# Лабораторная работа №2.
## Реализация глубокой нейронной сети

In [1]:
import os
import numpy as np
import matplotlib.pyplot as plt
import matplotlib.image as mpimg
from sklearn.model_selection import train_test_split
from sklearn import metrics
import tensorflow as tf

In [2]:
# 1. Реализуйте полносвязную нейронную сеть с помощью библиотеки Tensor Flow.

required_train_size=200000
required_test_size=10000
labels={}

def loadImages(path):
    data = {}
    index = 0
    label_dirs = os.listdir(f"{path}/")
    for label in label_dirs:
        zeros = np.zeros((len(label_dirs)), dtype=np.byte)
        zeros[index] = 1
        labels[label] = zeros
        index += 1
        for image in os.listdir(f"{path}/{label}/"):
            try:
                if label not in data:
                    data[label] = []
                data[label].append(mpimg.imread(f"{path}/{label}/{image}").flatten())
            except:
                pass
    return data

data_large = loadImages("large")
data_small = loadImages("small")

def prepareDataset(data):
    X = []
    y = []
    for k, v in data.items():
        X = X + v
        y = y + [labels[k]]*len(v)
    return np.array(X, dtype=np.float32), np.array(y, dtype=np.int32)

X, y = prepareDataset(data_large)
X_train, X_valid, y_train, y_valid = train_test_split(X, y, test_size=required_test_size, train_size=required_train_size)

del X
del y
del data_large

X_test, y_test = prepareDataset(data_small)
del data_small

In [83]:
start_learning_rate=0.5
shape = X_train.shape[1]
num_labels = len(labels.items())
optimizer = tf.optimizers.SGD(start_learning_rate)

tf_valid_dataset = tf.constant(X_valid)
tf_test_dataset = tf.constant(X_test)

batch_size = 128
dataset = tf.data.Dataset.from_tensor_slices((X_train, y_train))
dataset = dataset.repeat().shuffle(X_train.shape[0]).batch(batch_size)

#Определяет кол-во нейронов и число слоев
def prepare_neurons(input_number, output_number, *args):
    weights = []
    biases = []
    previous_number=input_number
    seed = [42, 21]

    for index, neuron_number in enumerate(args):
        weights.append(tf.Variable(tf.random.stateless_normal([previous_number, args[index]], seed), name=f"weight_{index}"))
        biases.append(tf.Variable(tf.zeros([args[index]]), name=f"bias_{index}"))
        previous_number=neuron_number

    weights.append(tf.Variable(tf.random.stateless_normal([previous_number, output_number], seed), name="weight_output"))
    biases.append(tf.Variable(tf.zeros([output_number]), name="bias_output"))

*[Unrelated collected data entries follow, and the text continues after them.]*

[src/rtl/mult_share_pkg.sv]
// Shared widths, parameter defaults and the requester tag carried alongside
// each product through the matched-latency pipe.
package mult_share_pkg;

    localparam int unsigned OPW              = 8;
    localparam int unsigned PRODW            = 16;
    localparam int unsigned IDXW             = 3;
    localparam int unsigned NUM_REQ_DEFAULT  = 4;
    localparam int unsigned PIPE_LAT_DEFAULT = 4;

    typedef struct packed {
        logic            vld;
        logic [IDXW-1:0] idx;
    } tag_t;

endpackage

[src/rtl/mult_share_arbiter_rr_arbiter.sv]
// Combinational round-robin arbiter: the search starts one past ptr and wraps;
// ptr_nxt is the granted index, or ptr unchanged when nothing is requesting.
module rr_arbiter
    import mult_share_pkg::*;
#(
    parameter int unsigned NUM_REQ = NUM_REQ_DEFAULT
) (
    input  logic [NUM_REQ-1:0] req,
    input  logic [IDXW-1:0]    ptr,
    output logic [NUM_REQ-1:0] gnt,
    output logic [IDXW-1:0]    ptr_nxt
);

    localparam int N = int'(NUM_REQ);

    // Scan farthest-to-nearest so the nearest requester after ptr wins last.
    always_comb begin
        gnt     = '0;
        ptr_nxt = ptr;
        for (int off = N; off > 0; off--) begin
            for (int j = 0; j < N; j++) begin
                if (req[j] && (j == (int'(ptr) + off) % N)) begin
                    gnt     = '0;
                    gnt[j]  = 1'b1;
                    ptr_nxt = IDXW'(j);
                end
            end
        end
    end

endmodule

[src/rtl/mult_share_arbiter.sv]
// Shares one pipelined 8x8 multiplier among NUM_REQ requesters with one op
// outstanding each. Define MULT_SHARE_STATS_EN to add issue/stall counters.
module mult_share_arbiter
    import mult_share_pkg::*;
#(
    parameter int unsigned NUM_REQ  = NUM_REQ_DEFAULT,
    parameter int unsigned PIPE_LAT = PIPE_LAT_DEFAULT
) (
    input  logic                     CLK_50M,
    input  logic                     rst_n,
    input  logic [NUM_REQ-1:0]       req_valid,
    input  logic [OPW*NUM_REQ-1:0]   req_x,
    input  logic [OPW*NUM_REQ-1:0]   req_y,
    output logic [NUM_REQ-1:0]       req_ready,
    output logic [OPW-1:0]           mul_x,
    output logic [OPW-1:0]           mul_y,
    output logic                     mul_vld,
    input  logic [PRODW-1:0]         mul_p,
    output logic [NUM_REQ-1:0]       rsp_valid,
    output logic [PRODW*NUM_REQ-1:0] rsp_data,
    input  logic [NUM_REQ-1:0]       rsp_ready,
    output logic                     idle
`ifdef MULT_SHARE_STATS_EN
    ,
    output logic [15:0]              stat_issues,
    output logic [15:0]              stat_stall
`endif
);

    logic [NUM_REQ-1:0] busy_q;
    logic [NUM_REQ-1:0] eligible;
    logic [NUM_REQ-1:0] grant;
    logic [NUM_REQ-1:0] rsp_hs;
    logic [IDXW-1:0]    ptr_q;
    logic [IDXW-1:0]    ptr_nxt;
    logic [IDXW-1:0]    mul_idx_q;
    logic [OPW-1:0]     sel_x;
    logic [OPW-1:0]     sel_y;
    logic               accept;
    tag_t               pipe_q [PIPE_LAT];
    tag_t               pipe_out;

    // A requester stays ineligible through its own response handshake cycle.
    assign eligible  = req_valid & ~busy_q;
    assign req_ready = grant;
    assign accept    = |grant;
    assign rsp_hs    = rsp_valid & rsp_ready;
    assign pipe_out  = pipe_q[PIPE_LAT-1];
    assign idle      = ~|busy_q;

    rr_arbiter #(
        .NUM_REQ (NUM_REQ)
    ) u_rr_arbiter (
        .req     (eligible),
        .ptr     (ptr_q),
        .gnt     (grant),
        .ptr_nxt (ptr_nxt)
    );

    always_comb begin
        sel_x = '0;
        sel_y = '0;
        for (int i = 0; i < int'(NUM_REQ); i++) begin
            if (grant[i]) begin
                sel_x = req_x[i*OPW +: OPW];
                sel_y = req_y[i*OPW +: OPW];
            end
        end
    end

    always_ff @(posedge CLK_50M or negedge rst_n) begin
        if (!rst_n) begin
            ptr_q     <= IDXW'(NUM_REQ - 1);
            busy_q    <= '0;
            mul_x     <= '0;
            mul_y     <= '0;
            mul_vld   <= 1'b0;
            mul_idx_q <= '0;
            rsp_valid <= '0;
            rsp_data  <= '0;
            for (int k = 0; k < int'(PIPE_LAT); k++) begin
                pipe_q[k] <= '0;
            end
        end else begin
            ptr_q     <= ptr_nxt;
            busy_q    <= (busy_q | grant) & ~rsp_hs;
            mul_vld   <= accept;
            mul_x     <= sel_x;
            mul_y     <= sel_y;
            mul_idx_q <= ptr_nxt;
            // Tag enters alongside the operands so it exits with the product.
            pipe_q[0] <= '{vld: mul_vld, idx: mul_idx_q};
            for (int k = 1; k < int'(PIPE_LAT); k++) begin
                pipe_q[k] <= pipe_q[k-1];
            end
            for (int i = 0; i < int'(NUM_REQ); i++) begin
                if (rsp_hs[i]) begin
                    rsp_valid[i] <= 1'b0;
                end
                if (pipe_out.vld && pipe_out.idx == IDXW'(i)) begin
                    rsp_valid[i]                 <= 1'b1;
                    rsp_data[i*PRODW +: PRODW] <= mul_p;
                end
            end
        end
    end

`ifdef MULT_SHARE_STATS_EN
    always_ff @(posedge CLK_50M or negedge rst_n) begin
        if (!rst_n) begin
            stat_issues <= '0;
            stat_stall  <= '0;
        end else begin
            if (accept && stat_issues != 16'hFFFF) begin
                stat_issues <= stat_issues + 16'd1;
            end
            if (|req_valid && !accept && stat_stall != 16'hFFFF) begin
                stat_stall <= stat_stall + 16'd1;
            end
        end
    end
`endif

endmodule

[config.mk]
export PLATFORM = sky130hd
export DESIGN_NAME = mult_share_arbiter
export DESIGN_NICKNAME = d
export VERILOG_FILES = /design/src/rtl/mult_share_pkg.sv /design/src/rtl/mult_share_arbiter_rr_arbiter.sv /design/src/rtl/mult_share_arbiter.sv
export SDC_FILE = /design/constraint.sdc
export NUM_CORES = 1
export LEC_CHECK = 0
export ABC_AREA = 1
export BUFFER_PORTS_ARGS = -buffer_cell sky130_fd_sc_hd__buf_2
export CAP_MARGIN = 20
export CORE_ASPECT_RATIO = 0.6
export CORE_MARGIN = 2
export CORE_UTILIZATION = 54
export CTS_BUF_LIST = sky130_fd_sc_hd__clkbuf_16
export DETAILED_ROUTE_END_ITERATION = 16
export PLACE_DENSITY_LB_ADDON = 0.2
export SYNTH_ARGS = -nofsm -noshare
export SYNTH_HDL_FRONTEND = slang
export SYNTH_HIERARCHICAL = 1
export SYNTH_SLANG_ARGS = --single-unit
[constraint.sdc]
create_clock -name CLK_50M -period 5.07 [get_ports CLK_50M]
set_clock_uncertainty 0.15 [all_clocks]
set_input_delay 1.014 -clock CLK_50M [delete_from_list [all_inputs] [get_ports CLK_50M]]
set_output_delay 1.014 -clock CLK_50M [all_outputs]
set_load 0.02 [all_outputs]
==> qor.yml, run 1 <==
path_clk_slew_ps: 70
port_buffers: 179
post_synth_instance_area_um2: 4954
finalHoldViolCount: 0
worstPathRequired_ps: 3910
post-route-drc-count: 0
total_of_fill_cells_in_the_finished_design: 761
floorplan.rows: 27
timing.slew.headroom: 0.4723
gr-usage-all-layers: 0.2814
synth_nets: 664
cts_setup_buffers: 0
die_width_um: 127.6
synth_enable_flop_cells: 0
dpl.cell_count: 840
wl_per_cell_um: 16.17
cts_buffers: 9
layout-drive-gt1-share: 0.3081
design.core.area_um2: 9054
postCtsHoldBufs: 0
crit_type: "in2out"
timing.critical_path.cells: "buf_2 -> inv_1 -> nor2_1 -> o2111ai_1 -> nand2_1 -> nand3_1 -> a21oi_1 -> buf_4 -> buf_2"
met2_usage: 0.4155
rsz0062_at_grt: "false"
syn-instance-count: 574
setup_viol: 0
nNetsFinal: 825
hold_path_class: "reg2reg"
post_route_worst_setup_slack_ps: 1370
clock_latency_ps: 350
initial_core_util: 0.5471
cap_viol_max_count: 0
cts-root-to-sink-buffers: 2
fp.dieH_um: 78.19
sequential_fraction_of_the_synthesis_area: 0.5562
max-vdd-ir-drop_mv: 0.3580
post_synth_num_cell_types: 30
drt_pass1_iterations: 5
detailed_place_hpwl_um: 9802
synth_flop_cell: "sky130_fd_sc_hd__dfrtp_1"
cts_htree_levels: 3
overflow: 0
post_synth.cell_area_avg_um2: 8.630
synth_seq_cells: 110
worst-path-max-fanout: 20
count_of_warnings_emitted_by_yosys: 6
drt_iter0_markers: 482
fin_util: 0.6773
worst_setup_ep_type: "output pin"
tns_ps: 0
worst_path_arrival_time_ps: 2540
placement.setup.worst_slack_ps: 1470
dr_total_vias: 4675
startpoint_class: "primary input"
route.antenna.remaining_nets: 0
finalCritPeriodShare: 0.7299
postRouteWirelength_um: 13840
finalWorstPathRequiredPeriod_ps: 3700
maxClockFrequency_mhz: 270.2
num_antenna_cells: 0
cts-resized-gates: 0
worst_pin_slew_ps: 791.6
cts_num_sinks: 110
root_driver: "sky130_fd_sc_hd__clkbuf_16"
design.portCount: 180
slew_viol_final: 0
async_reset_ff_frac: 1.000
syn2layout_area_growth_pct: 23.79
grt_start_max_net_pins: 52
first_global_vias: 4293
most_crowded_layer_after_global_routing: "met2"
antenna_found_initial: 0
outcome: "completed"
route.detailed.vias_per_inst: 5.461
global_route.usage.met1: 0.4140
tritoncts: "done"
critPathMostFrequentCell: "sky130_fd_sc_hd__buf_2"
globalplace.congestion: 0.9712
grt_pass1_wl_um: 21910
final-instance-count-excl-fill: 856
critPathSlowestCell: "sky130_fd_sc_hd__nor2_1"
grt.met3_usage: 0.06339
worst_path_largest_cell_delay_ps: 370
pwr_density_cell_nw_per_um2: 738.8
p_leak_nw: 3.429
die_area_um2: 9981
-- final cells by class --
cell class	instances	area [µm²]	share of cell area
well taps	116	145.1	0.02367
repair buffers	185	943.4	0.1538
clock buffers	9	225.2	0.03673
inverters	27	105.1	0.01714
multi-input cells	402	1853	0.3022
clock inverters	7	105.1	0.01714
flip-flops and latches	110	2755	0.4493
-- worst paths after layout --
path	from	end	slack (ps)	cells after the start
worst min-delay path	pipe_q[4]$_DFF_PN0_	pipe_out[0]$_DFF_PN0_	200	0
worst max-delay path	req_valid[2]	req_ready[2]	1370	9
worst min register to register	pipe_q[4]$_DFF_PN0_	pipe_out[0]$_DFF_PN0_	200	0
min in group asynchronous	rst_n	rsp_data[1]$_DFFE_PN0P_	420	1
worst max register to register	busy_q[2]$_DFF_PN0_	mul_y[4]$_DFF_PN0_	2430	11
max in group asynchronous	rst_n	pipe_out[1]$_DFF_PN0_	3480	2
-- stage by stage --
stage               hold slack, ps  power [mW]  cell area [µm²]
finish                       201.5       4.530             6132
global route                 210.9       4.864             6132
CTS                          204.1       4.533             6132
detailed placement           184.7       3.744             5802
global placement             181.3       3.670             5802
floorplan                    181.2       3.145             4954
-- flip-flops by register name (all words and copies together), names as in the netlist --
signal	count
mul_idx_q	3
ptr_q	2
rsp_data	64
rsp_valid	4
pipe_out	4
mul_y	8
pipe_q	12
busy_q	4
mul_x	8
mul_vld	1
-- layer usage --
layer | wire length, µm | up-vias
met1 | 6238 | 2221
met4 | 285 | 0
li1 | - | 2195
met5 | 0 | -
met3 | 1085 | 31
met2 | 6231 | 228
-- synth_stat cells, types with 3 or more instances --
cell / count / area share
sky130_fd_sc_hd__buf_8: 3 / 0.0091
sky130_fd_sc_hd__nand2_1: 217 / 0.16
sky130_fd_sc_hd__nand3_4: 3 / 0.011
sky130_fd_sc_hd__inv_1: 17 / 0.013
sky130_fd_sc_hd__buf_4: 5 / 0.0076
sky130_fd_sc_hd__a21oi_1: 23 / 0.023
sky130_fd_sc_hd__buf_6: 6 / 0.014
sky130_fd_sc_hd__buf_2: 16 / 0.016
sky130_fd_sc_hd__nor2_1: 46 / 0.035
sky130_fd_sc_hd__clkbuf_1: 5 / 0.0038
sky130_fd_sc_hd__inv_2: 7 / 0.0053
sky130_fd_sc_hd__nor3_1: 3 / 0.0030
sky130_fd_sc_hd__nand3_1: 38 / 0.038
sky130_fd_sc_hd__dfrtp_1: 108 / 0.55
sky130_fd_sc_hd__o21ai_1: 7 / 0.0071
sky130_fd_sc_hd__nand2_2: 4 / 0.0051
sky130_fd_sc_hd__nand4_1: 49 / 0.062
-- kinds of logic (layout without fill, tap and decap cells) --
family                 count (synthesis)  count (layout)  share of synthesized area
flip-flops                           110             110                     0.5562
AO/OA/AOI/OAI                         34              34                    0.03688
buffers and inverters                 62             228                    0.07148
AND/OR/NAND/NOR                      368             368                     0.3354
-- cell usage in the layout, fill, tap and decap left out, types with 3 or more instances in the layout --
cell type,synthesis,layout
sky130_fd_sc_hd__nand3_1,38,38
sky130_fd_sc_hd__a21oi_1,23,23
sky130_fd_sc_hd__nand2_1,217,217
sky130_fd_sc_hd__nand3_4,3,3
sky130_fd_sc_hd__dfrtp_1,108,108
sky130_fd_sc_hd__inv_1,17,17
sky130_fd_sc_hd__nand2_2,4,4
sky130_fd_sc_hd__nor2_1,46,46
sky130_fd_sc_hd__inv_2,7,7
sky130_fd_sc_hd__o21ai_1,7,6
sky130_fd_sc_hd__buf_4,5,7
sky130_fd_sc_hd__clkbuf_16,0,9
sky130_fd_sc_hd__nand4_1,49,49
sky130_fd_sc_hd__buf_2,16,178
-- critical path: cells and delay by family --
| kind | cells | cell delay, ps |
|---|---|---|
| compound gates | 2 | 370 |
| buf+inv | 4 | 590 |
| simple gates | 3 | 560 |
-- where the power goes --
group	leakage, nW	internal, mW	switching, mW	total [mW]
Clock	0.158	0.440	0.336	0.776
Combinational	1.92	0.654	1.50	2.16
Sequential	1.35	1.30	0.297	1.60
Total	3.43	2.39	2.14	4.53
Note: power is estimated with default switching activity, not from simulation.
==> inputs of run 2 (changes only) <==
--- a/config.mk
+++ b/config.mk
@@ -10,7 +10,7 @@
 export CAP_MARGIN = 20
 export CORE_ASPECT_RATIO = 0.6
 export CORE_MARGIN = 2
-export CORE_UTILIZATION = 54
+export CORE_UTILIZATION = 50
 export CTS_BUF_LIST = sky130_fd_sc_hd__clkbuf_16
 export DETAILED_ROUTE_END_ITERATION = 16
 export PLACE_DENSITY_LB_ADDON = 0.2
==> constraint.sdc (replaced) <==
create_clock -name CLK_50M -period 3.7 [get_ports CLK_50M]
set_clock_uncertainty 0.15 [all_clocks]
set_input_delay 0.74 -clock CLK_50M [delete_from_list [all_inputs] [get_ports CLK_50M]]
set_output_delay 0.74 -clock CLK_50M [all_outputs]
set_load 0.02 [all_outputs]
==> qor.yml, run 2 (synthesis results as in run 1) <==
outcome: "completed"
tns_ps: 0  # unchanged
maxClockFrequency_mhz: 346.0
path_clk_slew_ps: 70  # about the same
wl_per_cell_um: 15.45  # -4.4%
whs_path_depth: 0  # unchanged
slew_viol_final: 0  # unchanged
mostFrequentLayoutCell: "sky130_fd_sc_hd__nand2_1"
crit_type: "reg2out"
grt_pass1_wl_um: 20600  # -6.0%
gr-usage-all-layers: 0.2467  # -0.03469
design.portCount: 180  # unchanged
post-route-drc-count: 0  # unchanged
drt_pass1_iterations: 5  # unchanged
die_area_um2: 10750  # +7.7%
design.core.area_um2: 9739  # +7.6%
cts_num_sinks: 110  # unchanged
cp_num_buf_inv: 1  # -3
hold_path_class: "reg2reg"
clock_latency_ps: 350  # about the same
grt_start_max_net_pins: 62  # +19%
globalplace.congestion: 0.9016  # -7.2%
rsz0062_at_grt: "false"
die_width_um: 132.5  # +3.8%
detailed_place_hpwl_um: 9657  # -1.5%
max-vdd-ir-drop_mv: 0.7441  # +110%
largest_register_ff_count: 64  # unchanged
critPathSlowestCell: "sky130_fd_sc_hd__dfrtp_1"
critPathMostFrequentCell: "sky130_fd_sc_hd__nand2_1"
worst_path_arrival_time_ps: 2000  # -540 ps
worst_path_largest_cell_delay_ps: 460  # +90 ps
finalCritPeriodShare: 0.7812
startpoint_class: "register"
route.detailed.vias_per_inst: 5.197  # -4.8%
cts_htree_levels: 3  # unchanged
largest_register: "rsp_data"
cap_viol_max_count: 0  # unchanged
p_leak_nw: 3.427  # about the same
timing.reg2reg.setup_slack_ps: 1300  # -1130 ps
tritoncts: "done"
timing.rr.start: "busy_q[2]$_DFF_PN0_"
worstPathRequired_ps: 2810  # -1100 ps
cts-root-to-sink-buffers: 2  # unchanged
finalWorstPathRequiredPeriod_ps: 2891
num_antenna_cells: 0  # unchanged
layout-drive-gt1-share: 0.3058  # -0.002289
cts-resized-gates: 0  # unchanged
setup_viol: 0  # unchanged
total_of_fill_cells_in_the_finished_design: 906  # +19%
floorplan.rows: 28  # +3.7%
worst_pin_slew_ps: 755.1  # -36.55 ps
cts_setup_buffers: 0  # unchanged
fp.dieH_um: 81.10  # +3.7%
finalHoldViolCount: 0  # unchanged
timing.critical_path.cells: "nor2_1 -> nand2_1 -> nand2_1 -> nand3_1 -> a21oi_1 -> buf_2"
drt_iter0_markers: 401  # -17%
worst_setup_ep_type: "output pin"
pwr_density_cell_nw_per_um2: 1001  # +35%
first_global_vias: 3878  # -9.7%
postRouteWirelength_um: 13510  # -2.4%
placement.setup.worst_slack_ps: 830.7  # -639.0 ps
route.antenna.remaining_nets: 0  # unchanged
postCtsHoldBufs: 0  # unchanged
dr_total_vias: 4542  # -2.8%
nNetsFinal: 824  # -0.12%
root_driver: "sky130_fd_sc_hd__clkbuf_16"
worst-path-max-fanout: 6  # -70%
reg.largest.list: "rsp_data x64, pipe_q x12"
whs_ps: 199.8  # -1.693 ps
overflow: 0  # unchanged
timing.rr.end: "mul_x[7]$_DFF_PN0_"
initial_core_util: 0.5086  # -0.03852
timing.slew.headroom: 0.4966  # +0.02436
reg2regPathDepth: 10  # -1
timing.hold.worst_endpoint: "pipe_q[13]$_DFF_PN0_"
antenna_found_initial: 0  # unchanged
syn2layout_area_growth_pct: 24.07
post_route_worst_setup_slack_ps: 809.4  # -560.3 ps
path_delay_family: "simple AND/OR/NAND/NOR gates"
min_from: "mul_idx_q[1]$_DFF_PN0_"
final_cell_mix: "sky130_fd_sc_hd__nand2_1, sky130_fd_sc_hd__buf_2, sky130_fd_sc_hd__dfrtp_1, sky130_fd_sc_hd__nand4_1, sky130_fd_sc_hd__nor2_1"
cts_buffers: 9  # unchanged
port_buffers: 179  # unchanged
## run 2: worst reg2reg max path, stage by stage (launching register included)
cell	delay (ps)
sky130_fd_sc_hd__dfrtp_1	460
sky130_fd_sc_hd__nor2_1	390
sky130_fd_sc_hd__nand2_1	190
sky130_fd_sc_hd__nand2_1	100
sky130_fd_sc_hd__nand3_1	70
sky130_fd_sc_hd__a21oi_1	230
sky130_fd_sc_hd__inv_1	310
sky130_fd_sc_hd__nor2_1	200
sky130_fd_sc_hd__nor2_1	70
sky130_fd_sc_hd__nand2_1	80
sky130_fd_sc_hd__nand2_1	50
## run 2: layout make-up
| type | instances | area (µm²) | area share |
|---|---|---|---|
| Clock buffer | 9 | 225.2 | 0.03664 |
| Timing Repair Buffer | 184 | 948.4 | 0.1543 |
| Inverter | 27 | 105.1 | 0.01710 |
| Sequential cell | 110 | 2755 | 0.4483 |
| Multi-Input combinational cell | 402 | 1853 | 0.3015 |
| Tap cell | 135 | 168.9 | 0.02748 |
| Clock inverter | 7 | 90.09 | 0.01466 |
## run 2: worst max path at each step
stage,cells after the start,slack [ps],to,start
floorplan,13,980,mul_x[0]$_DFF_PN0_,req_valid[2]
global placement,8,940,req_ready[2],req_valid[2]
detailed placement,8,830,req_ready[2],req_valid[2]
CTS,6,820,req_ready[2],busy_q[2]$_DFF_PN0_
global route,6,670,req_ready[2],busy_q[2]$_DFF_PN0_
finish,6,810,req_ready[2],busy_q[2]$_DFF_PN0_
## run 2: stage by stage
stage / power [mW] / cells / cell area (µm²) / utilization
after CTS: 6.169 / 874 / 6146 / 0.6310
after detailed placement: 5.141 / 858 / 5831 / 0.5987
after global placement: 5.040 / 858 / 5831 / 0.5987
after global routing: 6.617 / 874 / 6146 / 0.6310
final: 6.149 / 874 / 6146 / 0.6310
after floorplan: 4.309 / 574 / 4954 / -
## run 2: power by group
| group | switching (mW) | total (mW) | internal [mW] |
|---|---|---|---|
| combinational | 2.05 | 2.95 | 0.897 |
| clock | 0.433 | 1.02 | 0.590 |
| sequential | 0.400 | 2.18 | 1.78 |
| total | 2.88 | 6.15 | 3.27 |
## run 2: metal layers
layer | wire [µm] | up-vias | track usage
met5 | 0 | - | 0
met4 | 174 | 0 | 0.05484
met3 | 880 | 16 | 0.06617
met2 | 6002 | 177 | 0.3404
met1 | 6447 | 2163 | 0.3847
li1 | - | 2186 | -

    return weights, biases

neuron_number_1 = 1024
weights, biases = prepare_neurons(shape, num_labels, neuron_number_1)

# Определяем функци активации и стоимости
layers = [tf.nn.relu]
def calculate_prediction(tf_dataset, weigths, biases, layers):
    prev_layer = tf_dataset
    for index, layer in enumerate(layers):
        prev_layer = layer(tf.add(tf.matmul(prev_layer, weigths[index]), biases[index]), name=f"layer_{index}")
    return tf.matmul(prev_layer, weigths[-1]) + biases[-1]

@tf.function
def run_optimization(tf_train_dataset, tf_train_labels, optimizer, weights, biases):
    def cost():
        return tf.reduce_mean(tf.nn.softmax_cross_entropy_with_logits(logits=calculate_prediction(tf_train_dataset, weights, biases, layers), labels=tf_train_labels))
    optimizer.minimize(cost, weights + biases, tape=tf.GradientTape())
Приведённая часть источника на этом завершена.